Speaker
Description
In the traditional HEP analysis paradigm, code, documentation, and results are separate entities that require significant effort to keep synchronized, which hinders reproducibility. Jupyter notebooks allow these elements to be combined into a single, repeatable narrative. HEP analyses, however, commonly rely on complex software stacks and the use of distributed computing resources, requirements that have been barriers to notebook adoption. In this presentation we describe how Jupyter can be combined with Parsl (Parallel Scripting Library) and containers to enable intuitive and interactive high performance computing in Python.
Parsl is a pure Python library for orchestrating the concurrent execution of multiple tasks. Parsl is remarkable for its simplicity.
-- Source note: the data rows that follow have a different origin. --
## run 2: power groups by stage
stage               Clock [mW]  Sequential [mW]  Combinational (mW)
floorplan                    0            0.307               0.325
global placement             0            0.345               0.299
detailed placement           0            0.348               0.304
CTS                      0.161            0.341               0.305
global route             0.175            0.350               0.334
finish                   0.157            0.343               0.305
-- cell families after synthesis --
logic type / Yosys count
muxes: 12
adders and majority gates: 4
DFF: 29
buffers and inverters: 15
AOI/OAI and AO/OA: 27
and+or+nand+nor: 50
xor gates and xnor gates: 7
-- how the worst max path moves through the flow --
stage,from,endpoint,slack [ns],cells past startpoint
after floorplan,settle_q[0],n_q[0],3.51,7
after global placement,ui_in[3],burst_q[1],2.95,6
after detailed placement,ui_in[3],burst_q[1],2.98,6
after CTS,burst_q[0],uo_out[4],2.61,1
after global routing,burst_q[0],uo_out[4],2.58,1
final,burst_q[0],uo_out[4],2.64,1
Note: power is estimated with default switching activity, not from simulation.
<file path="config.mk">
export PLATFORM = sky130hd
export DESIGN_NAME = datapath
export DESIGN_NICKNAME = d
export VERILOG_FILES = /design/src/rtl/datapath.sv
export SDC_FILE = /design/constraint.sdc
export NUM_CORES = 1
export LEC_CHECK = 0
export BUFFER_PORTS_ARGS = -buffer_cell sky130_fd_sc_hd__buf_4
export CAP_MARGIN = 40
export CORE_MARGIN = 3
export CORE_UTILIZATION = 38
export CTS_CLUSTER_DIAMETER = 200
export DETAILED_ROUTE_END_ITERATION = 10
export GPL_ROUTABILITY_DRIVEN = 1
export PLACE_DENSITY = 0.55
export SYNTH_ARGS = -nofsm -noshare
export SYNTH_HDL_FRONTEND = slang
export SYNTH_SLANG_ARGS = --single-unit
</file>
<file path="constraint.sdc">
create_clock -name clk -period 6.8 [get_ports clk]
set_input_delay 1.36 -clock clk [delete_from_list [all_inputs] [get_ports clk]]
set_output_delay 1.36 -clock clk [all_outputs]
set_load 0.005 [all_outputs]
</file>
Its primary construct is an “app” decorator, which the programmer uses to indicate that certain functions (either pure Python or wrappers around shell programs) are to be treated as “apps.” App function calls then result in the creation of a new “task” that runs concurrently with the main program and other tasks, subject to dataflow constraints defined by the availability of app function input data. Data dependencies can be in-memory objects, or external files. App decorators can further specify which computation resources to use and the required software environment to run the decorated function. Parsl abstracts hardware details, allowing a single script to be executed efficiently on one or more laptops, clusters, clouds, and/or supercomputers. To manage complex execution environments on various resources and also to improve reproducibility, Parsl can use containers— lightweight, virtualized constructs for packaging software with its environment— to wrap tasks.
In this presentation we 1) show how a real-world complete HEP analysis workflow can be developed with Parsl and 2) demonstrate efficient and reproducible execution of such workflows on heterogeneous resources, including leadership-class computing facilities, using containers to wrap analysis code, Parsl to orchestrate the execution of these containers, and Jupyter as the interface for writing and executing the Parsl script.